Fig. 20 is a diagram explaining a process in which a text-based subtitle stream is synchronized with moving image data and output to a reproducing apparatus according to an embodiment of the present invention.

Referring to fig. 20, dialog start time information and dialog end time information included in a DPU of a text-based subtitle data stream 220 should be defined as a point in time with respect to a global time axis used in a playlist to synchronize with an output time of an AV data stream 210 of multimedia images. Accordingly, an interruption between a System Time Clock (STC) of the AV data stream and a dialog output time (PTS) of the text-based subtitle data stream 220 can be prevented.

Fig. 21 is a diagram for explaining a process in which a text-based subtitle data stream is output onto a screen in a reproducing apparatus according to an embodiment of the present invention.

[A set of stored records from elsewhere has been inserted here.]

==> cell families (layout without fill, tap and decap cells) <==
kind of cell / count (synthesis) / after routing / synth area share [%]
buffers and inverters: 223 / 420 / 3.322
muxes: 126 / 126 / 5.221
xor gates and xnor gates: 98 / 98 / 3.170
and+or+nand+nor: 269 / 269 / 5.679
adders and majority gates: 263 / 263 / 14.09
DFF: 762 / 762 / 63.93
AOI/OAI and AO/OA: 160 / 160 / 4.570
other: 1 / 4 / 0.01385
**src/design/lbc_pkg.sv**
```systemverilog
// ----------------------------------------------------------------------------
// lbc_pkg: shared definitions for the LRU block cache
// Request codes, configuration constants, parameter defaults and the
// command and status structures passed between the top level and the store.
// ----------------------------------------------------------------------------
package lbc_pkg;

	localparam int MAX_ENTRIES_DEF = 16;
	localparam int KEY_BITS_DEF    = 64;
	localparam int DATA_BITS_DEF   = 64;

	localparam int               REQ_BITS   = 2;
	localparam logic [REQ_BITS-1:0] REQ_LOOKUP = 2'd0;
	localparam logic [REQ_BITS-1:0] REQ_INSERT = 2'd1;
	localparam logic [REQ_BITS-1:0] REQ_CLEAR  = 2'd2;

	localparam int               CAP_BITS  = 5;
	localparam logic [CAP_BITS-1:0] CAP_RESET = 5'd16;

	localparam int CNT_BITS = 32;

	typedef struct packed {
		logic do_lookup;
		logic do_insert;
		logic do_clear;
	} lbc_cmd_t;

	typedef struct packed {
		logic found;
		logic evicted;
	} lbc_res_t;

endpackage

```
**src/design/lru_block_cache_unit.sv**
```systemverilog
// Throughput: one request per cycle unless out_ready stalls a held result;
// the store is updated as a request leaves the input register, so the next
// request already sees the new contents; results wait in the result register.
// Reset (arst_n low): cache empty, counters zero, capacity 16, both pipeline
// registers empty. No clearing pass is needed after reset.
// ----------------------------------------------------------------------------
// lru_block_cache_unit: fully associative LRU key/value cache
// Input register, match and update in the store, result register
// with saturating hit and miss counters and the capacity register.
// ----------------------------------------------------------------------------
module lru_block_cache_unit #(
	parameter int MAX_ENTRIES = lbc_pkg::MAX_ENTRIES_DEF,
	parameter int KEY_BITS    = lbc_pkg::KEY_BITS_DEF,
	parameter int DATA_BITS   = lbc_pkg::DATA_BITS_DEF
) (
	input  logic                               clk,
	input  logic                               arst_n,

	input  logic                               in_valid,
	output logic                               in_ready,
	input  logic [lbc_pkg::REQ_BITS-1:0]       req_type,
	input  logic [KEY_BITS-1:0]                key,
	input  logic [DATA_BITS-1:0]               write_data,

	output logic                               out_valid,
	input  logic                               out_ready,
	output logic                               found,
	output logic [DATA_BITS-1:0]               read_data,
	output logic                               evicted,
	output logic [$clog2(MAX_ENTRIES+1)-1:0]   entries_used,
	output logic [lbc_pkg::CNT_BITS-1:0]       hit_count,
	output logic [lbc_pkg::CNT_BITS-1:0]       miss_count,

	input  logic                               cfg_valid,
	output logic                               cfg_ready,
	input  logic [lbc_pkg::CAP_BITS-1:0]       cfg_data
);
	import lbc_pkg::*;

	localparam int CW = $clog2(MAX_ENTRIES + 1);

	logic                 valid_s1;
	logic [REQ_BITS-1:0]  req_s1;
	logic [KEY_BITS-1:0]  key_s1;
	logic [DATA_BITS-1:0] wdata_s1;

	logic                 valid_s2;
	logic                 found_s2;
	logic [DATA_BITS-1:0] rdata_s2;
	logic                 evicted_s2;
	logic [CW-1:0]        used_s2;
	logic [CNT_BITS-1:0]  hits_s2;
	logic [CNT_BITS-1:0]  misses_s2;

	logic [CAP_BITS-1:0]  capacity_q;
	logic [CNT_BITS-1:0]  hits_q;
	logic [CNT_BITS-1:0]  misses_q;

	logic                 advance;
	logic [CW-1:0]        limit;
	lbc_cmd_t             cmd;
	lbc_res_t             res;
	logic [DATA_BITS-1:0] hit_data;
	logic [CW-1:0]        count_next;
	logic [CNT_BITS-1:0]  hits_next;
	logic [CNT_BITS-1:0]  misses_next;

	assign advance   = valid_s1 && (!valid_s2 || out_ready);
	assign in_ready  = !valid_s1 || advance;
	assign cfg_ready = 1'b1;

	// A zero capacity behaves as one; anything above the array size saturates.
	always_comb begin
		if (capacity_q == '0) begin
			limit = CW'(1);
		end else if (32'(capacity_q) > MAX_ENTRIES) begin
			limit = CW'(MAX_ENTRIES);
		end else begin
			limit = CW'(capacity_q);
		end
	end

	always_comb begin
		cmd = '0;
		if (advance) begin
			case (req_s1)
				REQ_LOOKUP: cmd.do_lookup = 1'b1;
				REQ_INSERT: cmd.do_insert = 1'b1;
				REQ_CLEAR:  cmd.do_clear  = 1'b1;
				default:    cmd = '0;
			endcase
		end
	end

	lbc_store #(
		.MAX_ENTRIES (MAX_ENTRIES),
		.KEY_BITS    (KEY_BITS),
		.DATA_BITS   (DATA_BITS)
	) u_store (
		.clk        (clk),
		.arst_n     (arst_n),
		.cmd        (cmd),
		.key        (key_s1),
		.wdata      (wdata_s1),
		.limit      (limit),
		.res        (res),
		.hit_data   (hit_data),
		.count_next (count_next)
	);

	always_comb begin
		hits_next   = hits_q;
		misses_next = misses_q;
		if (cmd.do_clear) begin
			hits_next   = '0;
			misses_next = '0;
		end else if (cmd.do_lookup) begin
			if (res.found) begin
				if (hits_q != '1) begin
					hits_next = hits_q + CNT_BITS'(1);
				end
			end else if (misses_q != '1) begin
				misses_next = misses_q + CNT_BITS'(1);
			end
		end
	end

	always_ff @(posedge clk or negedge arst_n) begin
		if (!arst_n) begin
			valid_s1   <= 1'b0;
			valid_s2   <= 1'b0;
			capacity_q <= CAP_RESET;
			hits_q     <= '0;
			misses_q   <= '0;
		end else begin
			if (in_ready) begin
				valid_s1 <= in_valid;
			end
			if (advance) begin
				valid_s2 <= 1'b1;
			end else if (out_ready) begin
				valid_s2 <= 1'b0;
			end
			if (cfg_valid) begin
				capacity_q <= cfg_data;
			end
			if (advance) begin
				hits_q   <= hits_next;
				misses_q <= misses_next;
			end
		end
	end

	always_ff @(posedge clk) begin
		if (in_valid && in_ready) begin
			req_s1   <= req_type;
			key_s1   <= key;
			wdata_s1 <= write_data;
		end
		if (advance) begin
			found_s2   <= res.found;
			rdata_s2   <= (cmd.do_lookup && res.found) ? hit_data : '0;
			evicted_s2 <= res.evicted;
			used_s2    <= count_next;
			hits_s2    <= hits_next;
			misses_s2  <= misses_next;
		end
	end

	assign out_valid    = valid_s2;
	assign found        = found_s2;
	assign read_data    = rdata_s2;
	assign evicted      = evicted_s2;
	assign entries_used = used_s2;
	assign hit_count    = hits_s2;
	assign miss_count   = misses_s2;

endmodule

```
**src/design/lbc_store.sv**
```systemverilog
// ----------------------------------------------------------------------------
// lbc_store: entry array with parallel tag match and recency update
// Holds the valid bits, keys, data words and recency ranks of all entries,
// matches the request key against every entry at once and applies the lookup,
// insert (with least-recent eviction) or clear update.
// ----------------------------------------------------------------------------
module lbc_store #(
	parameter int MAX_ENTRIES = lbc_pkg::MAX_ENTRIES_DEF,
	parameter int KEY_BITS    = lbc_pkg::KEY_BITS_DEF,
	parameter int DATA_BITS   = lbc_pkg::DATA_BITS_DEF
) (
	input  logic                               clk,
	input  logic                               arst_n,
	input  lbc_pkg::lbc_cmd_t                  cmd,
	input  logic [KEY_BITS-1:0]                key,
	input  logic [DATA_BITS-1:0]               wdata,
	input  logic [$clog2(MAX_ENTRIES+1)-1:0]   limit,
	output lbc_pkg::lbc_res_t                  res,
	output logic [DATA_BITS-1:0]               hit_data,
	output logic [$clog2(MAX_ENTRIES+1)-1:0]   count_next
);
	import lbc_pkg::*;

	localparam int CW = $clog2(MAX_ENTRIES + 1);
	localparam int RW = (MAX_ENTRIES > 1) ? $clog2(MAX_ENTRIES) : 1;

	logic [MAX_ENTRIES-1:0] valid_q;
	logic [RW-1:0]          rank_q [MAX_ENTRIES];
	logic [KEY_BITS-1:0]    key_q  [MAX_ENTRIES];
	logic [DATA_BITS-1:0]   data_q [MAX_ENTRIES];
	logic [CW-1:0]          count_q;

	logic [MAX_ENTRIES-1:0] match;
	logic [MAX_ENTRIES-1:0] victim;
	logic [MAX_ENTRIES-1:0] valid_ev;
	logic [MAX_ENTRIES-1:0] free_slot;
	logic [MAX_ENTRIES-1:0] valid_d;
	logic [MAX_ENTRIES-1:0] wr_key;
	logic [MAX_ENTRIES-1:0] wr_data;
	logic [RW-1:0]          rank_d [MAX_ENTRIES];
	logic [RW-1:0]          hit_rank;
	logic [RW-1:0]          oldest_rank;
	logic [CW-1:0]          count_m1;
	logic                   hit;
	logic                   need_evict;
	logic                   free_seen;

	// Ranks of valid entries are always 0 .. count-1 without gaps, so the
	// least recent entry is the one whose rank equals count minus one.
	assign count_m1    = count_q - CW'(1);
	assign oldest_rank = count_m1[RW-1:0];

	always_comb begin
		hit_data = '0;
		hit_rank = '0;
		for (int i = 0; i < MAX_ENTRIES; i++) begin
			match[i]  = valid_q[i] && (key_q[i] == key);
			victim[i] = valid_q[i] && (rank_q[i] == oldest_rank);
			if (match[i]) begin
				hit_data = hit_data | data_q[i];
				hit_rank = hit_rank | rank_q[i];
			end
		end
		hit        = |match;
		need_evict = !hit && (count_q >= limit) && (count_q != '0);
		valid_ev   = need_evict ? (valid_q & ~victim) : valid_q;

		free_seen = 1'b0;
		for (int i = 0; i < MAX_ENTRIES; i++) begin
			free_slot[i] = !valid_ev[i] && !free_seen;
			if (!valid_ev[i]) begin
				free_seen = 1'b1;
			end
		end
	end

	always_comb begin
		valid_d    = valid_q;
		wr_key     = '0;
		wr_data    = '0;
		count_next = count_q;
		for (int i = 0; i < MAX_ENTRIES; i++) begin
			rank_d[i] = rank_q[i];
		end

		if (cmd.do_clear) begin
			valid_d    = '0;
			count_next = '0;
			for (int i = 0; i < MAX_ENTRIES; i++) begin
				rank_d[i] = '0;
			end
		end else if ((cmd.do_lookup || cmd.do_insert) && hit) begin
			for (int i = 0; i < MAX_ENTRIES; i++) begin
				if (match[i]) begin
					rank_d[i] = '0;
				end else if (valid_q[i] && (rank_q[i] < hit_rank)) begin
					rank_d[i] = rank_q[i] + RW'(1);
				end
			end
			if (cmd.do_insert) begin
				wr_data = match;
			end
		end else if (cmd.do_insert) begin
			for (int i = 0; i < MAX_ENTRIES; i++) begin
				if (free_slot[i]) begin
					valid_d[i] = 1'b1;
					rank_d[i]  = '0;
				end else if (valid_ev[i]) begin
					rank_d[i] = rank_q[i] + RW'(1);
				end else begin
					valid_d[i] = 1'b0;
					rank_d[i]  = '0;
				end
			end
			wr_key     = free_slot;
			wr_data    = free_slot;
			count_next = need_evict ? count_q : count_q + CW'(1);
		end
	end

	assign res.found   = hit && (cmd.do_lookup || cmd.do_insert);
	assign res.evicted = cmd.do_insert && need_evict;

	always_ff @(posedge clk or negedge arst_n) begin
		if (!arst_n) begin
			valid_q <= '0;
			count_q <= '0;
			for (int i = 0; i < MAX_ENTRIES; i++) begin
				rank_q[i] <= '0;
			end
		end else begin
			valid_q <= valid_d;
			count_q <= count_next;
			for (int i = 0; i < MAX_ENTRIES; i++) begin
				rank_q[i] <= rank_d[i];
			end
		end
	end

	always_ff @(posedge clk) begin
		for (int i = 0; i < MAX_ENTRIES; i++) begin
			if (wr_key[i]) begin
				key_q[i] <= key;
			end
			if (wr_data[i]) begin
				data_q[i] <= wdata;
			end
		end
	end

endmodule
```
**config.mk**
```make
export PLATFORM = sky130hd
export DESIGN_NAME = lru_block_cache_unit
export DESIGN_NICKNAME = d
export VERILOG_FILES = /design/src/design/lbc_pkg.sv /design/src/design/lru_block_cache_unit.sv /design/src/design/lbc_store.sv
export SDC_FILE = /design/constraint.sdc
export NUM_CORES = 2
export LEC_CHECK = 0
export BUFFER_PORTS_ARGS = -buffer_cell sky130_fd_sc_hd__buf_2
export CORE_MARGIN = 2
export CORE_UTILIZATION = 60
export DETAILED_ROUTE_END_ITERATION = 10
export PLACE_DENSITY = 0.77
export SYNTH_ARGS = -nofsm -noshare
export SYNTH_HDL_FRONTEND = slang
export SYNTH_SLANG_ARGS = --single-unit
export TNS_END_PERCENT = 20
```
**constraint.sdc**
```tcl
create_clock -name clk -period 11.1 [get_ports clk]
set_clock_uncertainty 0.15 [all_clocks]
set_input_delay 2.22 -clock clk [delete_from_list [all_inputs] [get_ports clk]]
set_output_delay 2.22 -clock clk [all_outputs]
set_load 0.01 [all_outputs]
```
# --- After elaboration in Yosys (flattened, before gate mapping) ---
# Memories as Yosys holds them, arrays and structs flattened.
# Index checks and enable logic that the tools add are counted.
classes:
  bitwise: 32
  mux: 283
  eq_ne: 69
  addsub: 20
  n_reduce_logical: 160
  n_lt_le_gt_ge: 18
ops:
  columns: ["cell", "n"]
  rows:
  - ["2-to-1 mux 64 bit", 34]
  - ["== test 64 bit", 16]
  - ["OR 64 bit", 15]
  - ["OR reduction 64 bit", 15]
  - ["2-to-1 mux 4 bit", 94]
  - ["2-to-1 mux 32 bit", 8]
  - ["2-to-1 mux 16 bit", 10]
  - ["2-to-1 mux 1 bit", 130]
  - ["logical AND 1 bit", 70]
  - ["adder 32 x 1 -> 32 bit, second input constant", 2]
  - ["adder 4 x 1 -> 4 bit, second input constant", 16]
  - ["== test 4 bit", 16]
  - ["< comparator 4 bit", 16]
  - ["inequality test 32 bit, second input constant", 2]
  - ["inequality test 4 x 2 -> 1 bit, second input constant", 16]
  - ["OR 4 bit", 15]
  - ["AND reduction 3 bit", 16]
  - ["inequality test 3 bit, second input constant", 15]
  - ["zero test 1 bit", 33]
  - ["AND reduction 2 bit", 16]
  - ["2-to-1 mux 5 bit", 6]
  - ["AND 16 bit", 1]
  - ["inverter 16 bit", 1]
  - ["OR reduction 16 bit", 1]
  - ["14 further kinds", 18]
totals:
  word_cells: 631
  mem_count: 2
  in_bits: 140
  reg_bits: 421
  mem_bits_rw: 2048
mem_list:
  columns: ["memory", "depth", "width", "read_ports", "rd_ports_with_merged_regs", "write_ports", "line_no", "text"]
  rows:
  - ["u_store.data_q", 16, 64, 16, 0, 16, "lbc_store.sv:30", "logic [DATA_BITS-1:0] data_q [MAX_ENTRIES];"]
  - ["u_store.key_q", 16, 64, 16, 0, 1, "lbc_store.sv:29", "logic [KEY_BITS-1:0] key_q [MAX_ENTRIES];"]

# --- Depth between registers and ports, before layout ---
# An unclocked memory read counts as a cell.
logic_depth:
  depth_word: 46
  mapped_depth: 22
  depth_no_buf: 18

# --- Modules after synthesis ---
# A second synthesis with hierarchy kept.
hier_totals:
  hier_cells: 6252
  area_unflattened_um2: 100077.2
by_module_without_submodules:
  columns: ["module", "area_each_um2", "seq_area_each_um2", "n_inst", "cells_per_inst"]
  rows:
  - ["lbc_store", 87262.4, 63626.0, 1, 5399]
  - ["lru_block_cache_unit", 12814.8, 9735.6, 1, 853]

# --- Worst setup path after synthesis ---
# Ideal clock, no wire load.
synth_path:
  path_kind: "input port to flip-flop"
  from: "input out_ready"
  to: "memory u_store.data_q[0][128] (netlist name), enable pin"
  slack_ps: 98
  required_ps: 10376
  path_buffers: 0
  stages: 5
  arrival_ps: 10278
  path_cell_list: "nand2b_1 nand2_1 inv_1 nand3_1 o21ai_0"
synth_rtl:
  columns: ["item", "line_no", "text"]
  rows:
  - ["start: declaration", "lru_block_cache_unit.sv:26", "input logic out_ready,"]
  - ["end: declaration", "lbc_store.sv:30", null]

==> summary.md <==
| Metric | Value |
|---|---|
| Synth Cell Area | `0.103 sq mm` |
| Initial DRC count | `12,000` |
| CTS max path bufs | `3` |
| Slowest cell delay on critical path | `0.75 ns` |
| Cell Count Post-Placement | `9,201` |
| Seq pwr share | `0.525` |
| Worst-path fanout max | `65` |
| Worst path depth | `15` |
| GRT overflow | `0` |
| DRT Wirelength | `323,000 um` |
| Distinct cells, synth | `85` |
| Syn. warnings | `0` |
| Commonest cells in the netlist | `edfxtp_1, xnor2_1, nand2b_1, nand4_1, xor2_1` |
| Setup violations, final | `0` |
| R2R cell count | `15` |
| Vias in the first global route | `64,900` |
| Setup_tns | `0 ns` |
| Main flop type after synthesis | `edfxtp_1` |
| CTS tree | `built` |
| Drt wl/cell | `33.5 um` |
| CP Launch Point | `key_s1[17]$_DFFE_PP_` |
| Core area | `0.171 sq mm` |
| Port Buffers | `276` |
| Slowest cell on crit path | `buf_4` |
| Resized Gates After CTS | `0` |
| # clock sinks | `2,469` |
| Top cell type's share of synthesized area | `0.674` |
| IO Pins | `278` |
| Area grow syn2layout | `12.1%` |
| Total GRT Usage | `0.366` |
| Initial Utilization | `0.602` |
| # Max-Cap Violations | `0` |
| CP delay by family, top | `buffers and inverters` |
| Vias per cell | `7.00` |
| Post-layout power | `0.0201 W` |
| Hold_buf cts | `0` |
| Mapped Avg Cell Area | `15.1 sq um` |
| Synth area leader | `edfxtp_1` |
| Antenna-violating nets left | `0` |
| Period utilization | `0.740` |
| Worst-path clk slew | `0.06 ns` |
| Clk_lat worst skew | `0.93 ns` |
| CP arrival | `8.59 ns` |
| Wire length of the first global-routing pass | `457,000 um` |
| Crit path cell chain | `buf_4, inv_1, a22o_1, or4_1, or4_1, nor2_4, buf_4, or4_1, nand2b_1, nor2_1, a311oi_2, and3_2, buf_4, a21o_4, buf_4` |
| R2r setup slk | `2.89 ns` |
| Via count | `67,500` |
| Clock Power Share | `0.407` |
| Row cnt | `152` |
| Critical Path RT | `11.47 ns` |
| Die Span Y | `418 um` |
| Area contributors post-synth | `edfxtp_1, xnor2_1, dfrtp_1` |
| Sw Share | `0.235` |
| Net Sw Power | `0.00472 W` |
| Total CTS buffers | `233` |
| Post-CTS Setup Bufs | `0` |
| Comb pwr share | `0.068` |
| Die W | `418 um` |
| Crit path buffers/inverters | `5` |
| Ys async rst share | `0.0632` |
| Area of the multi-input gates | `0.0280 sq mm` |
| RSZ-0062 raised after global routing | `no` |
| Top-count cell post-synth | `edfxtp_1` |
| Sequential element share of the synthesized area | `0.712` |
| Power Dens Cells | `174 mW/mm^2` |
| H-tree levels | `4` |
| DP HPWL | `195,000 um` |
| Pre-antenna DRT Iters | `7` |
| Worst rel slew slack | `0.0522` |
| Slew Viols, Final | `0` |
| Start of the worst register-to-register path | `key_s1[17]$_DFFE_PP_` |
| Placed cell area | `0.108 sq mm` |
| Worst-margin pin slew | `1.41 ns` |
| Syn Inst Count | `6,817` |
| DRC Markers | `0` |
| Worst Hold Class | `reg2reg` |
| Number of fill cells | `11,400` |
| Gpl congestion | `0.991` |
| Kind of end point of the critical path | `flop` |
| Largest net degree at the start of global routing | `96` |
| Final Util | `0.675` |
| Pleak | `37.6 nW` |
| FF-to-FF End | `u_store.data_q[0][318]$_DFFE_PP_` |
| Design area | `0.116 sq mm` |
| Initial antenna violation count | `16` |
| Sequential cell area | `0.0734 sq mm` |
| Clock Tree Root | `clkbuf_16` |
| Worst setup path endpoint | `u_store.data_q[0][318]$_DFFE_PP_` |
| Min Tclk post-route | `8.21 ns` |
| Max Fclk | `122 MHz` |
| Synthesized flop and latch total | `2,469` |
| Status | `complete, no violations` |
| Hold Fails Final Rpt | `0` |
| Critical setup path kind | `reg2reg` |
| Worst setup SP type | `flop` |
| Internal | `0.0154 W` |
| Share of cells above drive strength 1 | `0.122` |
| Non-Filler Instances | `9,644` |
| Net count reported at finish | `7,417` |
| Post-Syn Nets | `7,031` |
| Max VDD drop | `166 uV` |
| Critical path's most frequent cell | `buf_4` |
| Die Area | `0.175 sq mm` |
| EDFF count, synth | `2,313` |
==> worst min path at each step <==
stage	to	slack, ns	startpoint	cells after the start
after floorplan	out_valid$_DFFE_PN0P_	0.32	valid_s1$_DFFE_PN0N_	1
after global routing	capacity_q[0]$_DFFE_PN0P_	0.42	capacity_q[0]$_DFFE_PN0P_	1
after CTS	capacity_q[3]$_DFFE_PN0P_	0.40	capacity_q[3]$_DFFE_PN0P_	1
after global placement	capacity_q[0]$_DFFE_PN0P_	0.36	capacity_q[0]$_DFFE_PN0P_	1
after detailed placement	capacity_q[3]$_DFFE_PN0P_	0.38	capacity_q[3]$_DFFE_PN0P_	1
final	capacity_q[0]$_DFFE_PN0P_	0.39	capacity_q[0]$_DFFE_PN0P_	1
==> registers in the layout (all words and copies together), names as in the netlist, 64 cells and up <==
| name | count |
|---|---|
| wdata_s1 | 64 |
| u_store.key_q | 1024 |
| key_s1 | 64 |
| u_store.rank_q | 64 |
| read_data | 64 |
| u_store.data_q | 1024 |
==> power groups by stage <==
stage | logic (W) | clock network, W | registers [W]
floorplan | 0.000739 | 0 | 0.0107
global placement | 0.00131 | 0 | 0.0107
detailed placement | 0.00133 | 0 | 0.0107
CTS | 0.00133 | 0.00821 | 0.0105
global route | 0.00143 | 0.00856 | 0.0106
finish | 0.00137 | 0.00818 | 0.0106
==> cell families after synthesis <==
family | synth area share
compound gates | 0.0778
xor+xnor | 0.0722
fa+ha+maj | 0.00898
buf+inv | 0.0193
flops | 0.712
mux | 0.00222
other cells | 0.0000364
simple gates | 0.108
==> layer usage <==
layer  wire length (um)  vias to the layer above  share of wire  GRT usage
met3              44500                      903           0.14     0.0876
met5                 61                        -        0.00019          0
met1             121000                    33500           0.38      0.524
li1                   -                    27500              -          -
met2             141000                     5614           0.44      0.536
met4              16100                       10          0.050      0.163
==> stage by stage <==
stage | hold slack (ns) | setup WS, ns
4_1_cts | 0.400 | 3.02
2_1_floorplan | 0.321 | 0.0982
5_1_grt | 0.420 | 2.88
3_3_place_gp | 0.359 | 3.08
6_report | 0.392 | 2.89
3_5_place_dp | 0.384 | 3.03
==> cell type report <==
type,count,share of cell area
antenna,6,0.000130
tap,2233,0.0242
inverter,160,0.00524
timing repair buffer,462,0.0245
multi-input combinational,3877,0.243
clock inverter,160,0.0163
sequential,2469,0.635
clock buffer,277,0.0519
==> cells in the final DEF (no fill, tap or decap), types with 19 or more instances in the layout <==
| master | count |
|---|---|
| or3_1 | 23 |
| nand2_1 | 243 |
| and3_1 | 33 |
| nand4b_1 | 19 |
| clkinv_1 | 50 |
| o31ai_1 | 23 |
| nor2_1 | 157 |
| clkbuf_16 | 233 |
| nand4_1 | 364 |
| o22ai_1 | 37 |
| inv_1 | 150 |
| nor4_1 | 150 |
| nor3_1 | 70 |
| xor2_1 | 260 |
| edfxtp_1 | 2313 |
| and4_1 | 74 |
| o2111ai_1 | 47 |
| a22oi_1 | 161 |
| clkinv_2 | 51 |
| or4_1 | 46 |
| a221oi_1 | 151 |
| a222oi_1 | 52 |
| dfrtp_1 | 155 |
| ha_1 | 74 |
| o21ai_0 | 52 |
| nand2b_1 | 404 |
| buf_4 | 182 |
| a21oi_1 | 77 |
| a31oi_1 | 74 |
| a22o_1 | 145 |
| bufinv_16 | 31 |
| nand3_1 | 139 |
| nor2b_1 | 65 |
| buf_2 | 275 |
| a2111oi_0 | 20 |
| clkbuf_1 | 44 |
| xnor2_1 | 588 |
(Power assumes the default switching activity.)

Referring to fig. 21, shown is a process in which dialog text information 2104 is converted into a bitmap image 2106 by applying translation information 2102 including type-related information, and the converted bitmap image is output to a corresponding position on a pictorial plane (GP)1750 based on output position information (such as region _ horizontal _ position and region _ vertical _ position) included in combination information 2108.

The translation information 2102 represents type information such as a region width, a height, a foreground color, a background color, a text type, a font name, a font type, and a font size. As described above, the translation information 2102 is defined in the region type set in the DSU. Meanwhile, the combination information 2108 indicates the start time and end time of the presentation, and explains horizontal and vertical position information and the like output to the window area of the illustration face (GP) 1750. This information is defined in the DPU.

Fig. 22 is a diagram explaining a process of translating the text-based subtitle data stream 220 in the reproducing apparatus 1700 as shown in fig. 17, according to an embodiment of the present invention.

Referring to fig. 22, 21, and 8, a window region specified by using the region _ horizontal _ position, region _ vertical _ position, region _ width, and region _ height as the position information 830 of the window region defined as the caption in the DSU is specified as a region where the caption is displayed on the illustration plane (GB) 1750. The bitmap image of the translated dialog is displayed from the start point position specified by the text _ horizontal _ position and the text _ vertical _ position as the output position 840 of the dialog in the window region.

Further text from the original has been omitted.